*** Opening of DATASET CONTENT ***

[src/hdl/tlv_datapoint_parser_assert.svh]
// assertion macros shared by the tlv datapoint parser modules
// expects clk_i and rst_ni in the scope of each use
`ifndef TLV_DATAPOINT_PARSER_ASSERT_SVH
`define TLV_DATAPOINT_PARSER_ASSERT_SVH

// same-cycle implication
`define TLVDP_ASSERT_NOW(lbl, ante, cons) \
  lbl: assert property (@(posedge clk_i) disable iff (!rst_ni) (ante) |-> (cons)) \
    else $error("tlvdp assertion failed");

// next-cycle implication
`define TLVDP_ASSERT_NEXT(lbl, ante, cons) \
  lbl: assert property (@(posedge clk_i) disable iff (!rst_ni) (ante) |=> (cons)) \
    else $error("tlvdp assertion failed");

`endif

[src/hdl/tlvdp_pkg.sv]
// types and codes for the tlv datapoint parser
// no dependencies
`default_nettype none

package tlvdp_pkg;

  typedef enum logic [1:0] {
    KIND_VALUE_BYTE = 2'd0,
    KIND_SUMMARY    = 2'd1,
    KIND_BAD_TYPE   = 2'd2,
    KIND_OVERRUN    = 2'd3
  } kind_e;

  localparam logic [7:0] TYPE_RAW    = 8'd0;
  localparam logic [7:0] TYPE_BOOL   = 8'd1;
  localparam logic [7:0] TYPE_VALUE  = 8'd2;
  localparam logic [7:0] TYPE_STRING = 8'd3;
  localparam logic [7:0] TYPE_ENUM   = 8'd4;
  localparam logic [7:0] TYPE_BITMAP = 8'd5;

  localparam int unsigned IntBytes = 4;

  typedef struct packed {
    logic [7:0]  data_byte;
    logic        first_byte;
    logic [15:0] msg_length;
    logic [7:0]  skip_count;
  } in_t;

  typedef struct packed {
    kind_e              kind;
    logic [7:0]         dp_id;
    logic [7:0]         dp_type;
    logic [7:0]         value_byte;
    logic signed [31:0] dec_value;
    logic               dec_flag;
    logic [7:0]         value_length;
    logic               record_end;
  } out_t;

endpackage

`default_nettype wire

[src/hdl/tlvdp_parse.sv]
// record parser state and per-byte result logic
// depends on tlvdp_pkg and tlv_datapoint_parser_assert.svh
`default_nettype none
`include "tlv_datapoint_parser_assert.svh"

module tlvdp_parse #(
  parameter int unsigned MAX_MESSAGE_BYTES = 65535
) (
  input  wire logic           clk_i,
  input  wire logic           rst_ni,
  input  wire logic           in_fire_i,
  input  wire tlvdp_pkg::in_t in_data_i,
  output logic                res_valid_o,
  output tlvdp_pkg::out_t     res_o
);

  localparam int unsigned PosMax = (MAX_MESSAGE_BYTES > 255) ? MAX_MESSAGE_BYTES : 255;
  localparam int unsigned PW     = $clog2(PosMax + 1);
  localparam int unsigned LW     = $clog2(MAX_MESSAGE_BYTES + 1);

  typedef enum logic [2:0] {
    PH_IDLE  = 3'd0,
    PH_SKIP  = 3'd1,
    PH_ID    = 3'd2,
    PH_TYPE  = 3'd3,
    PH_LEN   = 3'd4,
    PH_VALUE = 3'd5
  } phase_e;

  phase_e      phase_q, phase_d, phase_c;
  logic [PW-1:0] pos_q, pos_d, pos_c;
  logic [LW-1:0] len_q, len_d, len_c;
  logic [7:0]  id_q, id_d, id_c;
  logic [7:0]  type_q, type_d, type_c;
  logic [7:0]  rlen_q, rlen_d, rlen_c;
  logic [7:0]  cnt_q, cnt_d, cnt_c;
  logic [31:0] acc_q, acc_d, acc_c;
  logic [7:0]  fvb_q, fvb_d, fvb_c;
  logic [7:0]  skip_q, skip_d, skip_c;

  logic [15:0]   len_sat;
  logic [PW:0]   pos_ext;
  logic [PW:0]   len_ext;
  logic [7:0]    b;
  logic          last;
  logic          do_inc;
  logic          emit;
  logic          emit_sum;
  tlvdp_pkg::kind_e kind;
  logic [7:0]    vbyte;
  logic [31:0]   sum_int;
  logic          sum_bool;

  assign b       = in_data_i.data_byte;
  assign len_sat = (in_data_i.msg_length > 16'(MAX_MESSAGE_BYTES)) ?
                   16'(MAX_MESSAGE_BYTES) : in_data_i.msg_length;

  // a first byte restarts the message before the byte itself is parsed
  always_comb begin
    if (in_data_i.first_byte) begin
      phase_c = (in_data_i.skip_count != 8'd0) ? PH_SKIP : PH_ID;
      pos_c   = '0;
      len_c   = LW'(len_sat);
      id_c    = 8'd0;
      type_c  = 8'd0;
      rlen_c  = 8'd0;
      cnt_c   = 8'd0;
      acc_c   = 32'd0;
      fvb_c   = 8'd0;
      skip_c  = in_data_i.skip_count;
    end else begin
      phase_c = phase_q;
      pos_c   = pos_q;
      len_c   = len_q;
      id_c    = id_q;
      type_c  = type_q;
      rlen_c  = rlen_q;
      cnt_c   = cnt_q;
      acc_c   = acc_q;
      fvb_c   = fvb_q;
      skip_c  = skip_q;
    end
  end

  assign pos_ext = {1'b0, pos_c};
  assign len_ext = (PW+1)'(len_c);

  always_comb begin
    phase_d  = phase_c;
    id_d     = id_c;
    type_d   = type_c;
    rlen_d   = rlen_c;
    cnt_d    = cnt_c;
    acc_d    = acc_c;
    fvb_d    = fvb_c;
    skip_d   = skip_c;
    last     = 1'b0;
    do_inc   = 1'b0;
    emit     = 1'b0;
    emit_sum = 1'b0;
    kind     = tlvdp_pkg::KIND_VALUE_BYTE;
    vbyte    = 8'd0;
    unique case (phase_c)
      PH_SKIP: begin
        do_inc = 1'b1;
        skip_d = (skip_c != 8'd0) ? skip_c - 8'd1 : skip_c;
        if (skip_d == 8'd0) begin
          phase_d = PH_ID;
        end
      end
      PH_ID: begin
        if (pos_ext + (PW+1)'(tlvdp_pkg::IntBytes) > len_ext) begin
          phase_d = PH_IDLE;
        end else begin
          do_inc  = 1'b1;
          id_d    = b;
          phase_d = PH_TYPE;
        end
      end
      PH_TYPE: begin
        do_inc  = 1'b1;
        type_d  = b;
        phase_d = PH_LEN;
      end
      PH_LEN: begin
        rlen_d = b;
        cnt_d  = 8'd0;
        acc_d  = 32'd0;
        fvb_d  = 8'd0;
        if (type_c > tlvdp_pkg::TYPE_BITMAP) begin
          emit    = 1'b1;
          kind    = tlvdp_pkg::KIND_BAD_TYPE;
          phase_d = PH_IDLE;
        end else if (pos_ext + (PW+1)'(1) + (PW+1)'(b) > len_ext) begin
          emit    = 1'b1;
          kind    = tlvdp_pkg::KIND_OVERRUN;
          phase_d = PH_IDLE;
        end else if (b == 8'd0) begin
          do_inc   = 1'b1;
          emit     = 1'b1;
          emit_sum = 1'b1;
          kind     = tlvdp_pkg::KIND_SUMMARY;
          phase_d  = PH_ID;
        end else begin
          do_inc  = 1'b1;
          phase_d = PH_VALUE;
        end
      end
      PH_VALUE: begin
        do_inc = 1'b1;
        fvb_d  = (cnt_c == 8'd0) ? b : fvb_c;
        acc_d  = (cnt_c < 8'(tlvdp_pkg::IntBytes)) ? {acc_c[23:0], b} : acc_c;
        cnt_d  = cnt_c + 8'd1;
        last   = (cnt_d == rlen_c);
        if (type_c == tlvdp_pkg::TYPE_RAW || type_c == tlvdp_pkg::TYPE_STRING ||
            type_c == tlvdp_pkg::TYPE_BITMAP) begin
          emit  = 1'b1;
          kind  = tlvdp_pkg::KIND_VALUE_BYTE;
          vbyte = b;
        end else if (last) begin
          emit     = 1'b1;
          emit_sum = 1'b1;
          kind     = tlvdp_pkg::KIND_SUMMARY;
        end
        if (last) begin
          phase_d = PH_ID;
        end
      end
      default: begin
        phase_d = phase_c;
      end
    endcase
  end

  assign pos_d = do_inc ? pos_c + PW'(1) : pos_c;
  assign len_d = len_c;

  // summary from the values left after this byte
  always_comb begin
    sum_int  = 32'd0;
    sum_bool = 1'b0;
    if (type_c == tlvdp_pkg::TYPE_BOOL) begin
      sum_bool = (rlen_d != 8'd0) && (fvb_d != 8'd0);
      sum_int  = {31'd0, sum_bool};
    end else if (type_c == tlvdp_pkg::TYPE_VALUE || type_c == tlvdp_pkg::TYPE_ENUM) begin
      sum_int = acc_d;
      if (type_c == tlvdp_pkg::TYPE_VALUE && fvb_d[7]) begin
        case (rlen_d)
          8'd1:    sum_int = acc_d | 32'hFFFF_FF00;
          8'd2:    sum_int = acc_d | 32'hFFFF_0000;
          8'd3:    sum_int = acc_d | 32'hFF00_0000;
          default: sum_int = acc_d;
        endcase
      end
      sum_bool = (sum_int != 32'd0);
    end
  end

  assign res_valid_o         = in_fire_i && emit;
  assign res_o.kind          = kind;
  assign res_o.dp_id         = id_d;
  assign res_o.dp_type       = type_d;
  assign res_o.value_byte    = vbyte;
  assign res_o.dec_value     = emit_sum ? sum_int : 32'd0;
  assign res_o.dec_flag      = emit_sum ? sum_bool : 1'b0;
  assign res_o.value_length  = rlen_d;
  assign res_o.record_end    = emit_sum || (kind == tlvdp_pkg::KIND_VALUE_BYTE && last);

  always_ff @(posedge clk_i or negedge rst_ni) begin
    if (!rst_ni) begin
      phase_q <= PH_IDLE;
      pos_q   <= '0;
      len_q   <= '0;
      id_q    <= 8'd0;
      type_q  <= 8'd0;
      rlen_q  <= 8'd0;
      cnt_q   <= 8'd0;
      acc_q   <= 32'd0;
      fvb_q   <= 8'd0;
      skip_q  <= 8'd0;
    end else if (in_fire_i) begin
      phase_q <= phase_d;
      pos_q   <= pos_d;
      len_q   <= len_d;
      id_q    <= id_d;
      type_q  <= type_d;
      rlen_q  <= rlen_d;
      cnt_q   <= cnt_d;
      acc_q   <= acc_d;
      fvb_q   <= fvb_d;
      skip_q  <= skip_d;
    end
  end

  // errors end the message
  `TLVDP_ASSERT_NEXT(a_err_ends_msg,
    res_valid_o && (res_o.kind == tlvdp_pkg::KIND_BAD_TYPE ||
    res_o.kind == tlvdp_pkg::KIND_OVERRUN), phase_q == PH_IDLE)
  // errors never close a record
  `TLVDP_ASSERT_NOW(a_err_no_end,
    res_valid_o && (res_o.kind == tlvdp_pkg::KIND_BAD_TYPE ||
    res_o.kind == tlvdp_pkg::KIND_OVERRUN), !res_o.record_end)
  // value bytes only come while inside a record value
  `TLVDP_ASSERT_NOW(a_vbyte_in_value,
    res_valid_o && res_o.kind == tlvdp_pkg::KIND_VALUE_BYTE, phase_c == PH_VALUE)

endmodule

`default_nettype wire

[src/hdl/tlvdp_out_buf.sv]
// result register with a one-beat skid stage
// depends on tlvdp_pkg and tlv_datapoint_parser_assert.svh
`default_nettype none
`include "tlv_datapoint_parser_assert.svh"

module tlvdp_out_buf (
  input  wire logic            clk_i,
  input  wire logic            rst_ni,
  input  wire logic            res_valid_i,
  input  wire tlvdp_pkg::out_t res_i,
  output logic                 full_o,
  output logic                 out_valid_o,
  input  wire logic            out_stall_i,
  output tlvdp_pkg::out_t      out_data_o
);

  logic            out_valid_q;
  logic            skid_valid_q;
  tlvdp_pkg::out_t out_q;
  tlvdp_pkg::out_t skid_q;
  logic            out_fire;

  assign out_fire = out_valid_q && !out_stall_i;

  always_ff @(posedge clk_i or negedge rst_ni) begin
    if (!rst_ni) begin
      out_valid_q  <= 1'b0;
      skid_valid_q <= 1'b0;
    end else if (skid_valid_q) begin
      if (out_fire) begin
        skid_valid_q <= 1'b0;
      end
    end else if (res_valid_i) begin
      if (!out_valid_q || out_fire) begin
        out_valid_q <= 1'b1;
      end else begin
        skid_valid_q <= 1'b1;
      end
    end else if (out_fire) begin
      out_valid_q <= 1'b0;
    end
  end

  always_ff @(posedge clk_i) begin
    if (skid_valid_q) begin
      if (out_fire) begin
        out_q <= skid_q;
      end
    end else if (res_valid_i) begin
      if (!out_valid_q || out_fire) begin
        out_q <= res_i;
      end else begin
        skid_q <= res_i;
      end
    end
  end

  assign full_o      = skid_valid_q;
  assign out_valid_o = out_valid_q;
  assign out_data_o  = out_q;

  // the skid stage only fills behind a waiting result
  `TLVDP_ASSERT_NOW(a_skid_behind_out, skid_valid_q, out_valid_q)
  // a taken result drains the skid stage
  `TLVDP_ASSERT_NEXT(a_skid_drains, skid_valid_q && !out_stall_i, !skid_valid_q && out_valid_q)
  // no beat arrives while the skid stage is full
  `TLVDP_ASSERT_NOW(a_no_beat_when_full, skid_valid_q, !res_valid_i)

endmodule

`default_nettype wire

[src/hdl/tlv_datapoint_parser.sv]
// Streaming id/type/length/value record parser, one message byte per input beat.
// Takes one byte every clock cycle while in_stall_o is low; each byte passes
// through the parser state logic in the cycle it is accepted and its result,
// if any, is registered. A result register plus a one-beat skid stage let input
// continue while a result waits; in_stall_o rises only when both hold a result.
// Depends on tlvdp_pkg, tlvdp_parse and tlvdp_out_buf.
`default_nettype none

module tlv_datapoint_parser #(
  parameter int unsigned MAX_MESSAGE_BYTES = 65535
) (
  input  wire logic            clk_i,
  input  wire logic            rst_ni,
  input  wire logic            in_valid_i,
  output logic                 in_stall_o,
  input  wire tlvdp_pkg::in_t  in_data_i,
  output logic                 out_valid_o,
  input  wire logic            out_stall_i,
  output tlvdp_pkg::out_t      out_data_o
);

  logic            in_fire;
  logic            full;
  logic            res_valid;
  tlvdp_pkg::out_t res;

  assign in_stall_o = full;
  assign in_fire    = in_valid_i && !full;

  tlvdp_parse #(
    .MAX_MESSAGE_BYTES(MAX_MESSAGE_BYTES)
  ) u_parse (
    .clk_i      (clk_i),
    .rst_ni     (rst_ni),
    .in_fire_i  (in_fire),
    .in_data_i  (in_data_i),
    .res_valid_o(res_valid),
    .res_o      (res)
  );

  tlvdp_out_buf u_out_buf (
    .clk_i      (clk_i),
    .rst_ni     (rst_ni),
    .res_valid_i(res_valid),
    .res_i      (res),
    .full_o     (full),
    .out_valid_o(out_valid_o),
    .out_stall_i(out_stall_i),
    .out_data_o (out_data_o)
  );

endmodule

`default_nettype wire
===== src/mp2hd_pkg.sv =====
// Shared types, constants and frame length tables for the Layer II header decoder.
package mp2hd_pkg;

    localparam int OffsetBitsDefault = 32;
    localparam int LenW              = 11;
    localparam int AddrW             = 3;

    localparam logic [AddrW-1:0] RegMaxFrame     = 3'd0;
    localparam logic [LenW-1:0]  MaxFrameReset   = 11'd1729;

    localparam logic [7:0] SyncByte  = 8'hFF;
    localparam logic [7:0] SyncMaskB = 8'hF6;
    localparam logic [7:0] SyncValB  = 8'hF4;

    // floor(144000 * kbps / Hz), row = rate index, column = bitrate index - 1
    localparam logic [LenW-1:0] LenFull [0:2][0:13] = '{
        '{11'd104, 11'd156, 11'd182, 11'd208, 11'd261, 11'd313, 11'd365,
          11'd417, 11'd522, 11'd626, 11'd731, 11'd835, 11'd1044, 11'd1253},
        '{11'd96,  11'd144, 11'd168, 11'd192, 11'd240, 11'd288, 11'd336,
          11'd384, 11'd480, 11'd576, 11'd672, 11'd768, 11'd960,  11'd1152},
        '{11'd144, 11'd216, 11'd252, 11'd288, 11'd360, 11'd432, 11'd504,
          11'd576, 11'd720, 11'd864, 11'd1008, 11'd1152, 11'd1440, 11'd1728}
    };

    localparam logic [LenW-1:0] LenLow [0:2][0:13] = '{
        '{11'd52,  11'd104, 11'd156, 11'd208, 11'd261, 11'd313, 11'd365,
          11'd417, 11'd522, 11'd626, 11'd731, 11'd835, 11'd940,  11'd1044},
        '{11'd48,  11'd96,  11'd144, 11'd192, 11'd240, 11'd288, 11'd336,
          11'd384, 11'd480, 11'd576, 11'd672, 11'd768, 11'd864,  11'd960},
        '{11'd72,  11'd144, 11'd216, 11'd288, 11'd360, 11'd432, 11'd504,
          11'd576, 11'd720, 11'd864, 11'd1008, 11'd1152, 11'd1296, 11'd1440}
    };

    typedef struct packed {
        logic            padding_flag;
        logic [1:0]      rate_code;
        logic            is_mpeg_one;
        logic [1:0]      channel_count;
        logic            length_fits;
        logic [LenW-1:0] frame_length;
        logic            header_valid;
    } t_hdr_info;

    // Nominal (unpadded) length; 0 for reserved bitrate or rate codes
    function automatic logic [LenW-1:0] nominal_len(input logic       ver,
                                                    input logic [3:0] br,
                                                    input logic [1:0] rate);
        logic [3:0]      col;
        logic [LenW-1:0] len;
        col = br - 4'd1;
        len = '0;
        if (br != 4'd0 && br != 4'd15 && rate != 2'd3) begin
            len = ver ? LenFull[rate][col] : LenLow[rate][col];
        end
        return len;
    endfunction

endpackage
==> src/rtl/gcl_pkg.sv <==
// ----------------------------------------------------------------------------
// gcl_pkg
// Shared types and constants for the gcd / lcm unit: operand range limits,
// divider sizing, and the command and status groups between the controller
// and the datapath.
// ----------------------------------------------------------------------------
package gcl_pkg;

   // port widths of the operands and the lcm
   localparam int DATA_WIDTH    = 32;
   localparam int WIDE_WIDTH    = 2 * DATA_WIDTH;

   // operand range limits
   localparam int OPERAND_WIDTH = 32;
   localparam logic [DATA_WIDTH-1:0] OPERAND_MAX =
      DATA_WIDTH'((64'd1 << OPERAND_WIDTH) - 64'd1);
   localparam logic [DATA_WIDTH-1:0] MIN_OPERAND = DATA_WIDTH'(2);

   // restoring divider, one quotient bit per cycle
   localparam int DIV_STEPS      = DATA_WIDTH;
   localparam int DIV_CNT_WIDTH  = $clog2(DIV_STEPS);
   localparam logic [DIV_CNT_WIDTH-1:0] DIV_LAST_COUNT = DIV_CNT_WIDTH'(DIV_STEPS - 1);

   // controller to datapath commands
   typedef struct packed {
      logic load;           // capture operands into x, y, a, b
      logic start_mod;      // start divider: x / y
      logic start_lcm;      // start divider: a / x
      logic div_step;       // one divider iteration
      logic euclid_update;  // x <= y, y <= remainder
      logic publish_ok;     // load gcd and lcm into the output register
      logic publish_err;    // load range error result into the output register
   } cmd_type;

   // datapath to controller status
   typedef struct packed {
      logic range_bad;      // an operand is out of range
      logic y_zero;         // euclid loop finished
      logic div_last;       // divider is on its final iteration
   } status_type;

endpackage

==> src/rtl/gcd_lcm_unit.sv <==
// ----------------------------------------------------------------------------
// gcd_lcm_unit
// Greatest common divisor by euclid's remainder method and least common
// multiple as (a / gcd) * b with a full 64-bit result. One request at a
// time: every euclid remainder and the final a / gcd go through one
// shared restoring divider at one quotient bit per cycle, followed by a
// combinational multiply into the output register. An operand below 2
// gives a range error with zero results. The next request is taken while
// a finished result waits in the output register.
// ----------------------------------------------------------------------------
module gcd_lcm_unit
   import gcl_pkg::*;
(
   input  logic                  clock,
   input  logic                  reset,
   input  logic                  req_valid,
   output logic                  req_stall,
   input  logic [DATA_WIDTH-1:0] req_operand_a,
   input  logic [DATA_WIDTH-1:0] req_operand_b,
   output logic                  rsp_valid,
   input  logic                  rsp_stall,
   output logic [DATA_WIDTH-1:0] rsp_divisor_out,
   output logic [WIDE_WIDTH-1:0] rsp_multiple_out,
   output logic                  rsp_range_error
);

   cmd_type    cmd;
   status_type status;

   // sequencer
   gcl_ctrl u_ctrl (
      .clock     (clock),
      .reset     (reset),
      .req_valid (req_valid),
      .req_stall (req_stall),
      .rsp_valid (rsp_valid),
      .rsp_stall (rsp_stall),
      .status    (status),
      .cmd       (cmd)
   );

   // arithmetic
   gcl_datapath u_datapath (
      .clock        (clock),
      .cmd          (cmd),
      .status       (status),
      .operand_a    (req_operand_a),
      .operand_b    (req_operand_b),
      .divisor_out  (rsp_divisor_out),
      .multiple_out (rsp_multiple_out),
      .range_error  (rsp_range_error)
   );

endmodule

*** Close of DATASET CONTENT ***

TASK REQUIREMENTS:
Return every line of the data above in which "operands" appears.

EXERCISE ANSWER:
   // port widths of the operands and the lcm
      logic load;           // capture operands into x, y, a, b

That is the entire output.